- **EXERCISE AIM**
Write out again only the lines that run from the start of the entries to the line containing "run 2: layout", both included.

- **DATA SUPPLIED**
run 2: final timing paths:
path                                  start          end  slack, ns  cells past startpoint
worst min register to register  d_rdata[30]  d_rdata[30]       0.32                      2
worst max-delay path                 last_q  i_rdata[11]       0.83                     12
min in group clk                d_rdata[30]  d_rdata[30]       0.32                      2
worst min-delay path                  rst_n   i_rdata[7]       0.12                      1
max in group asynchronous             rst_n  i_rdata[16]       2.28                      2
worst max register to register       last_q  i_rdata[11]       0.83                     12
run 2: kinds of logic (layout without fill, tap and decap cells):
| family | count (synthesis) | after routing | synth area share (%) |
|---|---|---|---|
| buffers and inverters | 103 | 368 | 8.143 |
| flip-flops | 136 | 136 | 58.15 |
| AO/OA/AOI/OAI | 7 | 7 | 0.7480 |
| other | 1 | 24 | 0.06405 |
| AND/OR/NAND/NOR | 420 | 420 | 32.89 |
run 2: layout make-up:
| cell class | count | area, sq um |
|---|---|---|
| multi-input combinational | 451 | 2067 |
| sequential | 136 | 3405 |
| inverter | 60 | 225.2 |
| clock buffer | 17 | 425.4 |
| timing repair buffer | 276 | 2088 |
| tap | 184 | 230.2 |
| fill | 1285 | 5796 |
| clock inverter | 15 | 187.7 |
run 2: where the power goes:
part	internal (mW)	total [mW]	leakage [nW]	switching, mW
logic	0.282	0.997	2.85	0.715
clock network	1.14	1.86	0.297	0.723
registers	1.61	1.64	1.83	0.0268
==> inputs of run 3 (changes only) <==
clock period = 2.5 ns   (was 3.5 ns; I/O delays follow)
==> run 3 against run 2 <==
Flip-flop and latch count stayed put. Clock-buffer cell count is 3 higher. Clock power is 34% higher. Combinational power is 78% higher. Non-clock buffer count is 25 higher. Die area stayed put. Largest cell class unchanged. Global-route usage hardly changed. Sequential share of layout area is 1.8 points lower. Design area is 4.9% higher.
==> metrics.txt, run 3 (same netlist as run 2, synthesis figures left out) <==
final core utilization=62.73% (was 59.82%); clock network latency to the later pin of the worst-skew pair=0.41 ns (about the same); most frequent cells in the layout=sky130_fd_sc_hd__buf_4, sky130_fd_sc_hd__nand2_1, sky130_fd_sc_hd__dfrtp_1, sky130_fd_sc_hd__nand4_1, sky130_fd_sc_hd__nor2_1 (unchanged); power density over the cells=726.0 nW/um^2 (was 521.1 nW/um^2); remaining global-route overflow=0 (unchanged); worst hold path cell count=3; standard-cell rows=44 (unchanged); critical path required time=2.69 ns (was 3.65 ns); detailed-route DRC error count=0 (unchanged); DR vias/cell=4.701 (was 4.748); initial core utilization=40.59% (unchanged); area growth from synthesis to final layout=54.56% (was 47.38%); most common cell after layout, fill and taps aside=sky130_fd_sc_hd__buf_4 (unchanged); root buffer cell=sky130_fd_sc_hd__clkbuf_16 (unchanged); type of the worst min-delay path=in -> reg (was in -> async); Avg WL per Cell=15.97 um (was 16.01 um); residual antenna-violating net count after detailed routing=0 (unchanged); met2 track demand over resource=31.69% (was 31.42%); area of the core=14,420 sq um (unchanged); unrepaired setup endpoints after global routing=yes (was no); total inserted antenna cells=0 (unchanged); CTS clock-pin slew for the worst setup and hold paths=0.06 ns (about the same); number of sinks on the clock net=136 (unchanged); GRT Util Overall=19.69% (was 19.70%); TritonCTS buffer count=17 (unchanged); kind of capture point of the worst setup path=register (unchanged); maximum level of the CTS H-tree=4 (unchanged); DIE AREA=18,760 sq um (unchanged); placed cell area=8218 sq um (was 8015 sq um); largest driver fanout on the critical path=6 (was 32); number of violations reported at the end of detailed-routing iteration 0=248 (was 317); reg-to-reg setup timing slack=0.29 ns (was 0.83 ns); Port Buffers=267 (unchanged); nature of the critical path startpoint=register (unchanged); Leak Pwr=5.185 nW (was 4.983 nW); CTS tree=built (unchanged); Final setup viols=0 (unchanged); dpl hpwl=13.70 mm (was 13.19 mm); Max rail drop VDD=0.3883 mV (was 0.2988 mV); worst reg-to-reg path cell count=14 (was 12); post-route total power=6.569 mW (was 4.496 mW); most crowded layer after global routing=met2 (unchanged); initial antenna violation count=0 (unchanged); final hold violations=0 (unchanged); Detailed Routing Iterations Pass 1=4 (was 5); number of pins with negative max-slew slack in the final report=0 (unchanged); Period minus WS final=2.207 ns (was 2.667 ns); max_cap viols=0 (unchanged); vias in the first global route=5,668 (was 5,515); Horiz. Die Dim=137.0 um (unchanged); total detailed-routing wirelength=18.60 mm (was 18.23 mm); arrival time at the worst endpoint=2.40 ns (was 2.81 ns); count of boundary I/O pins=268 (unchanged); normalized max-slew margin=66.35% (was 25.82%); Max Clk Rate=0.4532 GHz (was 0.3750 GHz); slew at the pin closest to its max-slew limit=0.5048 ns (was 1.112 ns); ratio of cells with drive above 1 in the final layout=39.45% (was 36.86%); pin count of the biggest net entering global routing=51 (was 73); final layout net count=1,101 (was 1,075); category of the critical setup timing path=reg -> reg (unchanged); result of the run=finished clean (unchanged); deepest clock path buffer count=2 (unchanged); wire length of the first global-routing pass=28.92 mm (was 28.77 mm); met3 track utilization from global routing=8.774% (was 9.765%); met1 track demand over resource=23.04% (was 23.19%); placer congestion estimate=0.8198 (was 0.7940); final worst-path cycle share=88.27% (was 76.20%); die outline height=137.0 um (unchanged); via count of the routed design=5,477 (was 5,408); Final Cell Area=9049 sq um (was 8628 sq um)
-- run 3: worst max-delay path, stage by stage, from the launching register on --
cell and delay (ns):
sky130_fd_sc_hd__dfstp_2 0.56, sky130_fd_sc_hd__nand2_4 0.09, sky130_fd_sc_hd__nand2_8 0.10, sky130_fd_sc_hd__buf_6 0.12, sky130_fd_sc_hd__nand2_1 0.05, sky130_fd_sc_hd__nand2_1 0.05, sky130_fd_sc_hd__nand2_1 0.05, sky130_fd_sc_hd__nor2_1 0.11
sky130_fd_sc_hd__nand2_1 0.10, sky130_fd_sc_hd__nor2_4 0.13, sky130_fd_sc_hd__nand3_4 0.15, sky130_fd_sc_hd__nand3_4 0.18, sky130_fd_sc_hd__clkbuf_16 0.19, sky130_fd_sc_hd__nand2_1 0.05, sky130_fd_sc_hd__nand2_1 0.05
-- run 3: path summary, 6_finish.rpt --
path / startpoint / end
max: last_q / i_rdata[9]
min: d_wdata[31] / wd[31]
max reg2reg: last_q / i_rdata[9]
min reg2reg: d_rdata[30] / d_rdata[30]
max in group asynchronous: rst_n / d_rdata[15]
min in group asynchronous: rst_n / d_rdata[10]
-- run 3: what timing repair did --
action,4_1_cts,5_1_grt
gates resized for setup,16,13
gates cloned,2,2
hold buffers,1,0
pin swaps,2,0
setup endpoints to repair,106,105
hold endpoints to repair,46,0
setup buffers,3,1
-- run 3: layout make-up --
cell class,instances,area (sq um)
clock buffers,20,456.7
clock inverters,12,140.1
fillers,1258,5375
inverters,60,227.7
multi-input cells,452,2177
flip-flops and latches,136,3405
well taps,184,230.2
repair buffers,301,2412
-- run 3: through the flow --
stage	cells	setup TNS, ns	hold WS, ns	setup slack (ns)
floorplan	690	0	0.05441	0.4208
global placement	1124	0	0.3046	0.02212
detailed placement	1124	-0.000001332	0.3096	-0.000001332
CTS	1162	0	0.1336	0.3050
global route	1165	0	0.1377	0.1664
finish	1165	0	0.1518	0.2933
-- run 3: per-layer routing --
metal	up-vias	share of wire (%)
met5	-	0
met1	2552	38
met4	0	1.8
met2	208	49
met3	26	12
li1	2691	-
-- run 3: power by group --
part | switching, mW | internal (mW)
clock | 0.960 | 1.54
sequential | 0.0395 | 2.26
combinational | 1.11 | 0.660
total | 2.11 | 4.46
==> src/rtl/axi_burst_master.sv <==
// AXI4 burst master: accepts one command at a time, runs a single INCR write or read
// burst on the AXI4 master channels and reports completion with a one-cycle done pulse.
module axi_burst_master #(
  parameter int DATA_WIDTH = 32,
  parameter int ADDR_WIDTH = 16,
  parameter int ID_WIDTH   = 8
) (
  input  logic                    clk,
  input  logic                    rst_n,
  input  logic                    cmd_valid,
  output logic                    cmd_ready,
  input  logic                    cmd_write,
  input  logic [ADDR_WIDTH-1:0]   cmd_addr,
  input  logic [7:0]              cmd_len,
  input  logic [ID_WIDTH-1:0]     cmd_id,
  input  logic [DATA_WIDTH-1:0]   wr_data,
  input  logic                    wr_valid,
  output logic                    wr_ready,
  output logic [DATA_WIDTH-1:0]   rd_data,
  output logic                    rd_last,
  output logic                    rd_valid,
  input  logic                    rd_ready,
  output logic                    done_valid,
  output logic [1:0]              done_resp,
  output logic [ID_WIDTH-1:0]     m_axi_awid,
  output logic [ADDR_WIDTH-1:0]   m_axi_awaddr,
  output logic [7:0]              m_axi_awlen,
  output logic [2:0]              m_axi_awsize,
  output logic [1:0]              m_axi_awburst,
  output logic                    m_axi_awlock,
  output logic [3:0]              m_axi_awcache,
  output logic [2:0]              m_axi_awprot,
  output logic                    m_axi_awvalid,
  input  logic                    m_axi_awready,
  output logic [DATA_WIDTH-1:0]   m_axi_wdata,
  output logic [DATA_WIDTH/8-1:0] m_axi_wstrb,
  output logic                    m_axi_wlast,
  output logic                    m_axi_wvalid,
  input  logic                    m_axi_wready,
  input  logic [ID_WIDTH-1:0]     m_axi_bid,
  input  logic [1:0]              m_axi_bresp,
  input  logic                    m_axi_bvalid,
  output logic                    m_axi_bready,
  output logic [ID_WIDTH-1:0]     m_axi_arid,
  output logic [ADDR_WIDTH-1:0]   m_axi_araddr,
  output logic [7:0]              m_axi_arlen,
  output logic [2:0]              m_axi_arsize,
  output logic [1:0]              m_axi_arburst,
  output logic                    m_axi_arlock,
  output logic [3:0]              m_axi_arcache,
  output logic [2:0]              m_axi_arprot,
  output logic                    m_axi_arvalid,
  input  logic                    m_axi_arready,
  input  logic [ID_WIDTH-1:0]     m_axi_rid,
  input  logic [DATA_WIDTH-1:0]   m_axi_rdata,
  input  logic [1:0]              m_axi_rresp,
  input  logic                    m_axi_rlast,
  input  logic                    m_axi_rvalid,
  output logic                    m_axi_rready,
  output logic [2:0]              dbg_state
);

  localparam int BYTES = DATA_WIDTH / 8;
  localparam int SIZE  = $clog2(BYTES);

  typedef enum logic [2:0] {
    ST_IDLE, ST_AW, ST_W, ST_B, ST_AR, ST_R, ST_ERR
  } state_t;

  // Every handshake pair here uses strict AXI semantics: a transfer happens on the
  // rising edge where valid and ready are both 1; valid never depends on ready.

  state_t                state_q, state_d;
  logic [ADDR_WIDTH-1:0] addr_q, addr_d;
  logic [ID_WIDTH-1:0]   id_q, id_d;
  logic [7:0]            len_q, len_d;
  logic [7:0]            cnt_q, cnt_d;
  logic [1:0]            rresp_q, rresp_d;
  logic                  rresp_set_q, rresp_set_d;
  logic                  len_err_q, len_err_d;

  logic [ADDR_WIDTH-1:0] aligned_addr;
  logic [31:0]           burst_end;
  logic                  crosses_4k;
  logic                  beat_len_err;
  logic [1:0]            sticky_resp;
  logic                  unused_ids;

  assign aligned_addr = cmd_addr & ~ADDR_WIDTH'(BYTES - 1);
  assign burst_end    = 32'(aligned_addr[11:0]) + ((32'(cmd_len) + 32'd1) << SIZE);
  assign crosses_4k   = burst_end > 32'd4096;
  assign unused_ids   = ^{m_axi_bid, m_axi_rid};

  assign m_axi_awid    = id_q;
  assign m_axi_awaddr  = addr_q;
  assign m_axi_awlen   = len_q;
  assign m_axi_awsize  = 3'(SIZE);
  assign m_axi_awburst = 2'b01;
  assign m_axi_awlock  = 1'b0;
  assign m_axi_awcache = 4'b0011;
  assign m_axi_awprot  = 3'b000;
  assign m_axi_arid    = id_q;
  assign m_axi_araddr  = addr_q;
  assign m_axi_arlen   = len_q;
  assign m_axi_arsize  = 3'(SIZE);
  assign m_axi_arburst = 2'b01;
  assign m_axi_arlock  = 1'b0;
  assign m_axi_arcache = 4'b0011;
  assign m_axi_arprot  = 3'b000;
  assign m_axi_wdata   = wr_data;
  assign m_axi_wstrb   = '1;
  assign rd_data       = m_axi_rdata;
  assign dbg_state     = state_q;

  always_ff @(posedge clk or negedge rst_n) begin
    if (!rst_n) begin
      state_q     <= ST_IDLE;
      addr_q      <= '0;
      id_q        <= '0;
      len_q       <= '0;
      cnt_q       <= '0;
      rresp_q     <= '0;
      rresp_set_q <= 1'b0;
      len_err_q   <= 1'b0;
    end else begin
      state_q     <= state_d;
      addr_q      <= addr_d;
      id_q        <= id_d;
      len_q       <= len_d;
      cnt_q       <= cnt_d;
      rresp_q     <= rresp_d;
      rresp_set_q <= rresp_set_d;
      len_err_q   <= len_err_d;
    end
  end

  always_comb begin
    state_d       = state_q;
    addr_d        = addr_q;
    id_d          = id_q;
    len_d         = len_q;
    cnt_d         = cnt_q;
    rresp_d       = rresp_q;
    rresp_set_d   = rresp_set_q;
    len_err_d     = len_err_q;
    // cmd_ready is gated by rst_n so it reads 0 while reset is held.
    cmd_ready     = (state_q == ST_IDLE) && rst_n;
    wr_ready      = 1'b0;
    rd_valid      = 1'b0;
    rd_last       = 1'b0;
    done_valid    = 1'b0;
    done_resp     = 2'b00;
    m_axi_awvalid = 1'b0;
    m_axi_wvalid  = 1'b0;
    m_axi_wlast   = 1'b0;
    m_axi_bready  = 1'b0;
    m_axi_arvalid = 1'b0;
    m_axi_rready  = 1'b0;
    beat_len_err  = 1'b0;
    sticky_resp   = rresp_set_q ? rresp_q : m_axi_rresp;

    unique case (state_q)
      ST_IDLE: begin
        if (cmd_valid && cmd_ready) begin
          addr_d      = aligned_addr;
          id_d        = cmd_id;
          len_d       = cmd_len;
          cnt_d       = '0;
          rresp_d     = 2'b00;
          rresp_set_d = 1'b0;
          len_err_d   = 1'b0;
          if (crosses_4k)     state_d = ST_ERR;
          else if (cmd_write) state_d = ST_AW;
          else                state_d = ST_AR;
        end
      end
      ST_AW: begin
        m_axi_awvalid = 1'b1;
        if (m_axi_awready) state_d = ST_W;
      end
      ST_W: begin
        m_axi_wvalid = wr_valid;
        wr_ready     = m_axi_wready;
        m_axi_wlast  = (cnt_q == len_q);
        if (wr_valid && m_axi_wready) begin
          cnt_d = cnt_q + 8'd1;
          if (cnt_q == len_q) state_d = ST_B;
        end
      end
      ST_B: begin
        m_axi_bready = 1'b1;
        if (m_axi_bvalid) begin
          done_valid = 1'b1;
          done_resp  = m_axi_bresp;
          state_d    = ST_IDLE;
        end
      end
      ST_AR: begin
        m_axi_arvalid = 1'b1;
        if (m_axi_arready) state_d = ST_R;
      end
      ST_R: begin
        m_axi_rready = rd_ready;
        rd_valid     = m_axi_rvalid;
        rd_last      = m_axi_rlast;
        if (m_axi_rvalid && rd_ready) begin
          cnt_d = cnt_q + 8'd1;
          // A beat is malformed when rlast disagrees with the expected final beat.
          beat_len_err = m_axi_rlast != (cnt_q == len_q);
          if (beat_len_err) len_err_d = 1'b1;
          if (!rresp_set_q && (m_axi_rresp != 2'b00)) begin
            rresp_d     = m_axi_rresp;
            rresp_set_d = 1'b1;
          end
          if (m_axi_rlast) begin
            done_valid = 1'b1;
            done_resp  = (len_err_q || beat_len_err) ? 2'b10 : sticky_resp;
            state_d    = ST_IDLE;
          end
        end
      end
      ST_ERR: begin
        done_valid = 1'b1;
        done_resp  = 2'b10;
        state_d    = ST_IDLE;
      end
      default: state_d = ST_IDLE;
    endcase
  end

endmodule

- **ANSWER BOX**
run 2: final timing paths:
path                                  start          end  slack, ns  cells past startpoint
worst min register to register  d_rdata[30]  d_rdata[30]       0.32                      2
worst max-delay path                 last_q  i_rdata[11]       0.83                     12
min in group clk                d_rdata[30]  d_rdata[30]       0.32                      2
worst min-delay path                  rst_n   i_rdata[7]       0.12                      1
max in group asynchronous             rst_n  i_rdata[16]       2.28                      2
worst max register to register       last_q  i_rdata[11]       0.83                     12
run 2: kinds of logic (layout without fill, tap and decap cells):
| family | count (synthesis) | after routing | synth area share (%) |
|---|---|---|---|
| buffers and inverters | 103 | 368 | 8.143 |
| flip-flops | 136 | 136 | 58.15 |
| AO/OA/AOI/OAI | 7 | 7 | 0.7480 |
| other | 1 | 24 | 0.06405 |
| AND/OR/NAND/NOR | 420 | 420 | 32.89 |
run 2: layout make-up:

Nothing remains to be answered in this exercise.